If there is suspicion of the presence of collaterals, there are a few questions that require consideration. Location, size, direction of blood flow along with the type of vessels that are connected, and the hemodynamic consequences will determine if percutaneous closure has a beneficial effect in that specific patient.

What is the location of the collateral vessel?

Collateral blood vessels are found in the extremities, in the abdominal cavity, or in the chest. In congenital heart defects, most collaterals are found within the chest: systemic venous to systemic venous collaterals, systemic venous to pulmonary venous (or pulmonary venous atrium) connections, and pulmonary arterio-venous malformations. Arterio-venous fistula are mainly found in the peripheral extremities whereas aorto-to-pulmonary collaterals are found in the chest.
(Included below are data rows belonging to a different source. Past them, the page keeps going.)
--- src/design/dvru_pkg.sv ---
// Shared types, codes and helpers for the distance-vector route update engine.
package dvru_pkg;

   localparam logic [4:0] COST_INF    = 5'd16;
   localparam logic [4:0] COST_DIRECT = 5'd1;

   typedef enum logic [1:0] {
      ACT_UNCHANGED = 2'd0,
      ACT_UPDATED   = 2'd1,
      ACT_INSERTED  = 2'd2,
      ACT_DROPPED   = 2'd3
   } action_type;

   // route word walking the cell row
   typedef struct packed {
      logic        valid;
      logic [31:0] dest;
      logic [4:0]  adv;
      logic [31:0] sender;
      logic [31:0] recv;
      logic        eom;
      logic        found;
      action_type  action;
      logic [4:0]  cost;
      logic [31:0] hop;
      logic [31:0] ifc;
   } token_type;

   // slot write broadcast for an insert
   typedef struct packed {
      logic        en;
      logic [31:0] dest;
      logic [4:0]  cost;
      logic [31:0] hop;
      logic [31:0] ifc;
   } write_type;

   function automatic logic [4:0] sat_cost(input logic [4:0] adv);
      logic [5:0] sum;
      begin
         sum = {1'b0, adv} + 6'd1;
         return (sum > {1'b0, COST_INF}) ? COST_INF : sum[4:0];
      end
   endfunction

endpackage

--- src/design/dvru_cell.sv ---
// One routing table slot: compares and updates against the passing route word.
module dvru_cell #(
   parameter int Index = 0,
   parameter int IdxW  = 5,
   parameter int CntW  = 6
) (
   input  logic                clock,
   input  logic                reset,
   input  dvru_pkg::token_type in_tok,
   input  logic [IdxW-1:0]     in_idx,
   input  logic [CntW-1:0]     used_count,
   input  dvru_pkg::write_type wr,
   input  logic [IdxW-1:0]     wr_idx,
   output dvru_pkg::token_type out_tok,
   output logic [IdxW-1:0]     out_idx
);

   logic [31:0] dest_ff;
   logic [4:0]  cost_ff;
   logic [31:0] hop_ff;
   logic [31:0] ifc_ff;

   dvru_pkg::token_type tok_ff, tok_in;
   logic [IdxW-1:0]     idx_ff, idx_in;

   logic       live;
   logic       better;
   logic [4:0] new_cost;

   always_comb begin
      new_cost = dvru_pkg::sat_cost(in_tok.adv);
      live     = in_tok.valid && !in_tok.found && (CntW'(Index) < used_count)
                 && (dest_ff == in_tok.dest);
      better   = ({1'b0, cost_ff} > ({1'b0, in_tok.adv} + 6'd1))
                 || (hop_ff == in_tok.sender);
   end

   always_comb begin
      tok_in = in_tok;
      idx_in = in_idx;
      if (live) begin
         tok_in.found = 1'b1;
         tok_in.ifc   = ifc_ff;
         idx_in       = IdxW'(Index);
         if (better) begin
            tok_in.action = dvru_pkg::ACT_UPDATED;
            tok_in.cost   = new_cost;
            tok_in.hop    = in_tok.sender;
         end else begin
            tok_in.action = dvru_pkg::ACT_UNCHANGED;
            tok_in.cost   = cost_ff;
            tok_in.hop    = hop_ff;
         end
      end
   end

   always_ff @(posedge clock) begin
      idx_ff <= idx_in;
      if (reset) begin
         tok_ff <= '0;
      end else begin
         tok_ff <= tok_in;
      end
   end

   always_ff @(posedge clock) begin
      if (wr.en && (wr_idx == IdxW'(Index))) begin
         dest_ff <= wr.dest;
         cost_ff <= wr.cost;
         hop_ff  <= wr.hop;
         ifc_ff  <= wr.ifc;
      end else if (live && better) begin
         cost_ff <= new_cost;
         hop_ff  <= in_tok.sender;
      end
   end

   assign out_tok = tok_ff;
   assign out_idx = idx_ff;

endmodule

--- config.mk ---
export PLATFORM = sky130hd
export DESIGN_NAME = dvru_cell
export DESIGN_NICKNAME = d
export VERILOG_FILES = /design/src/design/dvru_pkg.sv /design/src/design/dvru_cell.sv
export SDC_FILE = /design/constraint.sdc
export NUM_CORES = 1
export LEC_CHECK = 0
export BUFFER_PORTS_ARGS = -buffer_cell sky130_fd_sc_hd__clkbuf_2
export CAP_MARGIN = 20
export CORE_AREA = 2 2 186 188
export DETAILED_ROUTE_END_ITERATION = 10
export DIE_AREA = 0 0 188 190
export MAX_ROUTING_LAYER = met4
export PLACE_DENSITY = 0.58
export SYNTH_ARGS = -nofsm -noshare
export SYNTH_HDL_FRONTEND = slang
export SYNTH_SLANG_ARGS = --single-unit
export TNS_END_PERCENT = 50
--- constraint.sdc ---
create_clock -name clock -period 4 [get_ports clock]
set_input_delay 0.8 -clock clock [delete_from_list [all_inputs] [get_ports clock]]
set_output_delay 0.8 -clock clock [all_outputs]
set_load 0.01 [all_outputs]
# Yosys cells after proc, flatten, opt, wreduce, memory -nomap -nowiden

Index checks and enable logic that the tools add are counted.

Logic and storage cells: 38
Output and inout port bits: 180
Bits in registers: 281
Input port bits: 295

Multiplexer cells: 7
$add $sub $neg: 1
$lt $le $gt $ge: 3
Reduce and logical (&&, ||, !) cells: 9
Eq/ne operators: 2

Operator list:

| operator            | count |
|---|---|
| $mux 72             | 1 |
| $eq 32x32->1        | 2 |
| $mux 32             | 2 |
| $mux 38             | 1 |
| $mux 5              | 3 |
| $add 5x1->6 const B | 1 |
| $gt 5x6->1          | 1 |
| $gt 6x5->1 const B  | 1 |
| $lt 1x6->1 const A  | 1 |
| $logic_and 1x1->1   | 5 |
| $logic_not 5->1     | 1 |
| $reduce_bool 2->1   | 1 |
| $logic_not 1->1     | 1 |
| $logic_or 1x1->1    | 1 |

# Logic depth before layout (Yosys ltp)

Gate-level depths: netlist (run 1).

Depth after elaboration: 7
Mapped depth: 12

# Worst setup path before layout (run 1)

OpenSTA, ideal clock, no wires.

Path type: in2reg
From: in in_tok[137] in the netlist's numbering
To: reg cost_ff[0], enable pin
Arrival time: 3.254 ns
Library setup time: 0.510 ns
Data required time: 3.490 ns
Buffers on the path: 2
Stages: 11
Slack: 0.236 ns
Cells stage by stage: ha_1 nand3_1 xor2_1 ha_1 nor2b_1 o311a_1 a21o_1 buf_6 buf_4 nand2_1 nand2_1

Cells in the longest elaborated chain, start to end: 5

Ends and longest elaborated chain:

| what                               | RTL line        | RTL |
|---|---|---|
| start, declared                    | dvru_cell.sv:9  | `input dvru_pkg::token_type in_tok,` |
| $add 5x1->6                        | dvru_cell.sv:34 | `better = ({1'b0, cost_ff} > ({1'b0, in_tok.adv} + 6'd1))` |
| $gt 5x6->1                         | dvru_cell.sv:34 |  |
| $logic_or 1x1->1                   | dvru_cell.sv:35 | `\|\| (hop_ff == in_tok.sender);` |
| $logic_and 1x1->1                  | dvru_cell.sv:72 | `end else if (live && better) begin` |
| $reduce_bool 2->1 (no source line) | --              |  |
| end signal, assigned               | dvru_cell.sv:69 | `cost_ff <= wr.cost;` |
| end signal, assigned               | dvru_cell.sv:73 | `cost_ff <= new_cost;` |
| end, declared                      | dvru_cell.sv:19 | `logic [4:0] cost_ff;` |

No other way between the ends.
A chain may end at the register's enable or synchronous reset.

# Final worst setup path (run 1)

From: in in_tok[137] in the netlist's numbering
To: reg hop_ff[2], enable pin

Cells in the longest elaborated chain, start to end: 5

Ends and longest elaborated chain:

| what                               | RTL line        | RTL |
|---|---|---|
| $add 5x1->6                        | dvru_cell.sv:34 |  |
| $gt 5x6->1                         | dvru_cell.sv:34 |  |
| $logic_or 1x1->1                   | dvru_cell.sv:35 |  |
| $logic_and 1x1->1                  | dvru_cell.sv:72 |  |
| $reduce_bool 2->1 (no source line) | --              |  |
| end signal, assigned               | dvru_cell.sv:70 | `hop_ff <= wr.hop;` |
| end signal, assigned               | dvru_cell.sv:74 | `hop_ff <= in_tok.sender;` |
| end, declared                      | dvru_cell.sv:20 | `logic [31:0] hop_ff;` |

No other way between the ends.

==> results.txt, run 1 <==
The dominant cell type by count on the critical path is sky130_fd_sc_hd__ha_1. The slowest library cell on the worst path was sky130_fd_sc_hd__o311a_1. Max-cap violations in this run came to 0.

STA puts the critical path data arrival time at 3.06 ns. Summing all non-filler instances in the final layout gives an area of 0.0143 mm^2. The area share of the largest cell type after synthesis is 0.350.

The number of diodes is 0. The largest area contributor in the synthesized netlist was sky130_fd_sc_hd__dfxtp_1. The via-per-instance ratio was 4.35; the data required time at the worst endpoint was 4.25 ns. The worst hold path belongs to the class in -> reg. After clock tree synthesis, the setup repair step added 0 buffers.

TritonCTS built the clock tree. Setup repair after global routing left no endpoint under its margin. The fraction of power spent switching nets came out at 0.237.

The delay of the slowest cell on the worst path was 0.41 ns. The final layout contains routed wiring with a total length of 32.3 mm. The effective utilization at floorplan was 0.304; the power dissipated by switching net loads was 1.60 mW. For the combinational share of power, the log shows 0.095.

The clock-pin slew on the worst setup and hold paths came out at 0.06 ns. Buffers inserted during clock tree synthesis total 34. Yosys printed 0 warnings.

The total via count after detailed routing is 8089. The area growth from synthesis to layout was 38.8%; the internal power component was 5.13 mW. Number of register bits inferred by synthesis: 281.

Number of antenna violations at the first check in global routing: 0. For the fraction of power consumed by the clock network, the log shows 0.444. In the final design database the tool counted 1682 nets. The fraction of final layout cells with drive strength greater than 1 came out at 0.395. The tools report the maximum number of pins on one net before global-route repair as 111. The critical setup path kind is in -> reg. The total number of H-tree levels is 2. STA classifies the critical path endpoint as a flip-flop.

Power share of the sequential group: 0.461. In the post-synthesis netlist, the biggest area contributors are sky130_fd_sc_hd__dfxtp_1 35%, sky130_fd_sc_hd__edfxtp_1 29%, sky130_fd_sc_hd__nor2b_1 6.7%. Yosys mapped the design onto 38 distinct sky130hd cell types. The clock reaches the later pin of the worst-skew pair after 0.53 ns. The flow ran to the end, and the final reports show no timing, DRC or antenna violations. The count of unresolved DRC violations after routing was 0. Post-CTS repair changed the size of 0 cells. The logs give 475 for the boundary pin count and 6 for the length of the first detailed-routing pass in iterations. In this run the deepest clock path goes through 3 buffers.

The logs give 68 for the cell row count and 0.182 for the overall global routing resource usage. The signal on the critical path passes through clkbuf_2, ha_1, nand3_1, xor2_1, ha_1, nor2b_1, o311a_1, a21o_2, nand2_1, nand2_2, buf_12. Buffers placed on the I/O ports in this run total 474. Type of origin of the critical path: a primary input. A synthesized cell averages 11.4 um^2. The width of the chip came out at 188 um.

By count the netlist is led by 182 x sky130_fd_sc_hd__nand2_1, 180 x sky130_fd_sc_hd__dfxtp_1, 110 x sky130_fd_sc_hd__nor2b_1. The portion of the clock cycle consumed by the worst path in the final layout was 0.704; the worst-case vdd ir drop was 0.000510 V. The number of DRC markers in iteration 0 was 277. The run gives 355 MHz as the highest attainable clock frequency. Slack of the worst reg-to-reg path: 1.36 ns. The tools report the hold violation total from the final report as 0. Total cell area at the placement stage: 0.0132 mm^2. Detailed placement finished with a half-perimeter wire length of 24.4 mm. The hold buffer count at CTS is 0, and the residual antenna-violating net count after detailed routing is 0. On the critical path the largest part of the delay comes from compound AO/OA/AOI/OAI gates.

For this run, the leading register cell type out of synthesis is sky130_fd_sc_hd__dfxtp_1. Together, buffers and inverters on the worst path number 2. Counting flops with a built-in enable in the synthesized netlist gives 101. The final max-slew violation count is 0, and the worst-margin pin slew is 0.893 ns.

The run gives 0.0339 mm^2 as the area of the core. The die covers 0.0357 mm^2. For this design the ratio of total power to cell area is 470 mW/mm^2.

The run gives 0.405 as the max-slew headroom at the worst pin. The total grt overflow was 0. The most common cell in the synthesized netlist is sky130_fd_sc_hd__nand2_1. The clock period could shrink to 2.81 ns. When the netlist entered floorplanning its net count stood at 1203.

The final setup violation count was 0. The first global-routing pass estimated 47.6 mm of wire. The number of global-route vias before repair was 8283; the post-synthesis cell area was 0.0103 mm^2. The fraction of the yosys area taken by sequential cells is 0.644.

Clock tree synthesis found a total of 281 sinks. Summed over all cells, the static leakage comes to 6.39 nW. Of all nets on the critical path, the largest fanout is 31.

Weighted congestion reported at the end of routability-driven placement: 0.770. The buffer type at the clock tree root was sky130_fd_sc_hd__clkbuf_16. The routed wire length per instance is 17.4 um, and the count of mapped cells out of synthesis is 901. The tools report the total negative setup slack as 0 ns. The share of synthesized registers carrying an async set or reset was 0; the clock skew was 0.0260 ns. Measured along the y axis, the die boundary spans 190 um.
It is important to realize that in some congenital heart defect patients, there may be more than 1 collateral or a combination of types of collaterals.

Although collaterals can be directly visualized using axial imaging, such as cardiac magnetic resonance (CMR) (10,19) or using cardiac computed tomography (CCT) (19,20), careful angiographic evaluation during cardiac catheterization is still the gold standard to assess collateral blood vessels, especially determining their origin and course (Figure 2). Saline contrast echocardiography is less invasive and can be used to detect the presence of right-to-left shunts, more specifically when searched for systemic venous to pulmonary venous collaterals or pulmonary arterio-venous malformations (21). Agitated saline which is injected in a brachial vein, is almost immediately visualizable in the pulmonary venous atrium and suspect the presence of collaterals with a right-to-left shunt.

Figure 2 Example of (A) systemic venous to PVA collateral (*); (B) pulmonary arterio-venous malformation (**). IVC, inferior vena cava; PVA, pulmonary venous atrium; PA, pulmonary artery.

Which blood vessels connect to each other?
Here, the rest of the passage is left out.